豌豆蛋白-黄原胶高内相乳液的制备及性质研究  

Preparation of Pea Protein-Xanthan Gum High Internal Phase Emulsion and Study on Its Properties

作  者:吴淑清 茹佳怡 蒋晓航 别雨桐 苏忠军 李博胜 王博颖 王顺余 WU Shu-qing;RU Jia-yi;JIANG Xiao-hang;BIE Yu-tong;SU Zhong-jun;LI Bo-sheng;WANG Bo-ying;WANG Shun-yu(College of Food Science and Engineering,Changchun University,Changchun 130022,China;Zhejiang Liziyuan Food Co.,Ltd.,Jinhua 321031,China)

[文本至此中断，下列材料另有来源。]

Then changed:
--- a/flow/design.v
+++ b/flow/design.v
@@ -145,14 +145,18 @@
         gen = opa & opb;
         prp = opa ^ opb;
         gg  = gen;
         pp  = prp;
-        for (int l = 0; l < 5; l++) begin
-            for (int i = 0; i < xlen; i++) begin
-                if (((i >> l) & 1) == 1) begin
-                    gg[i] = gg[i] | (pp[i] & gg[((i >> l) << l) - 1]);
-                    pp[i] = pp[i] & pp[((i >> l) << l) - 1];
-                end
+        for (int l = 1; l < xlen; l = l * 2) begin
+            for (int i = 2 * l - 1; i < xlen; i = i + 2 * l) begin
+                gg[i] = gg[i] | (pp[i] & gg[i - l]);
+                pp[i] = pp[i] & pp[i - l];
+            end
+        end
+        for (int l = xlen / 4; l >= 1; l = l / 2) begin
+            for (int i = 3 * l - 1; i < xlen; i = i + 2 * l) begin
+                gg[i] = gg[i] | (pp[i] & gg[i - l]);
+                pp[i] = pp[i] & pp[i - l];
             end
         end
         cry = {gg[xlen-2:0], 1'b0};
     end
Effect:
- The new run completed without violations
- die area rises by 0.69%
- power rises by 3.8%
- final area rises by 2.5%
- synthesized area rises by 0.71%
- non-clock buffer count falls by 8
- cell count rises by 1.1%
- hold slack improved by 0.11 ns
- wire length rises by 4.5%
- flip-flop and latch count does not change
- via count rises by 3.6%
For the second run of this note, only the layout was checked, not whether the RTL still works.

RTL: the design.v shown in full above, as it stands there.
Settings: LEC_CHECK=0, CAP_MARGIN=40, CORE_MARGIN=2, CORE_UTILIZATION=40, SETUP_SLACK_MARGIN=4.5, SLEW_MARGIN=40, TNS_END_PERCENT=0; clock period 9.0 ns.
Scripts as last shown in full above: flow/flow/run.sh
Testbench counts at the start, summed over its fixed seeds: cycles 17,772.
This design comes from an exercise in tuning for small area, a short achievable clock period and few clock cycles on the open sky130 flow, not from production work. At most, simulation tests tie the RTL to the original design; equivalence was not proved. No activity file was given, so power comes from the tool's default toggle rates.

Design pool_accel, start of the top module:
module pool_accel (
    input  logic        clk,
    input  logic        rst,
    input  logic        cmd_valid_i,
    input  logic [1:0]  cmd_op_i,
    input  logic [31:0] cmd_rj_i,
    input  logic [31:0] cmd_rk_i,
    output logic        rsp_valid_o,
    output logic        wb_cyc_o,
    output logic        wb_stb_o,
    output logic        wb_we_o,
    output logic [31:0] wb_adr_o,
    output logic [31:0] wb_dat_o,
    input  logic [31:0] wb_dat_i,
    input  logic        wb_ack_i
);
clock: 10.0 ns
lec_check: 0
cap_margin: 20
core_margin: 2
core_utilization: 40
slew_margin: 20
standard.sh (not shown) runs the stock make flow with config.mk's settings and CLKGATE_MAP_FILE= SYNTH_SCRIPT=/design/flow/synth_recipe.tcl, a recipe that flattens the netlist after the stock synthesis.
==> flow/flow/run.sh <==
#!/bin/bash
# The standard layout, with the port buffers made of plain buffers, a larger
# setup margin for the timing repair, and a clock tree without dummy loads.
set -euo pipefail
export BUFFER_PORTS_ARGS="-buffer_cell sky130_fd_sc_hd__buf_1"
export CTS_ARGS="-sink_clustering_enable -repair_clock_nets -sink_clustering_size 20 -sink_clustering_max_diameter 50 -dont_use_dummy_load -sink_clustering_buffer sky130_fd_sc_hd__clkbuf_8"
bash standard.sh SETUP_SLACK_MARGIN=6.5 finish > layout.log 2>&1
The baseline finished with timing, DRC and antenna clean.
Testbench counts at the start, summed over its fixed seeds: cycles 127,638.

机构地区:[1]长春大学食品科学与工程学院,长春130022 [2]浙江李子园食品股份有限公司,浙江金华321031

出  处:《中国调味品》2025年第3期212-218,共7页China Condiment

基  金:2022年企事业单位委托科技项目(2023220008000017)。

摘  要:以豌豆为原料,采用单因素试验和正交试验对豌豆蛋白提取工艺参数进行优化,得到最优的提取条件为pH 10、料液比1∶8、提取时间2.5 h、提取温度40℃,在此条件下豌豆蛋白的提取率最高,为69.83%。为提高豌豆蛋白的乳化性质,利用黄原胶对豌豆蛋白进行物理修饰,制备高内相乳液。通过测定豌豆蛋白-黄原胶高内相乳液的微观结构、粒径、流变特性和稳定性,探究不同豌豆蛋白浓度和不同油相添加量对豌豆蛋白-黄原胶高内相乳液性质的影响。结果表明,当豌豆蛋白浓度为3%、油相添加量为78%时,表现出典型的凝胶行为,乳液粒径最小,为(0.856±0.06)μm;热处理后乳液粒径变化较小,为(4.35±0.23)μm;冻融处理后,冻融稳定率为(89.34±0.69)%。With pea as the raw material,the extraction process parameters of pea protein are optimized by single factor test and orthogonal test,and the optimal extraction conditions are obtained as follows:pH is 10,solid-liquid ratio is 1∶8,extraction time is 2.5 h,and extraction temperature is 40℃.Under these conditions,the extraction rate of pea protein is the highest of 69.83%.In order to improve the emulsification properties of pea protein,xanthan gum is used to physically modify pea protein,and high internal phase emulsion is prepared.By measuring the microstructure,particle size,rheological properties and stability of pea protein-xanthan gum high internal phase emulsion,the effects of different pea protein concentrations and different oil phase addition amount on the properties of pea protein-xanthan gum high internal phase emulsion are investigated.The results show that when pea protein concentration is 3%and the addition amount of oil phase is 78%,the gel behavior is typical,and the particle size of emulsion is the smallest of(0.856±0.06)μm.After heat treatment,the particle size of the emulsion changes little,which is(4.35±0.23)μm.After freeze-thaw treatment,the freeze-thaw stability rate is(89.34±0.69)%.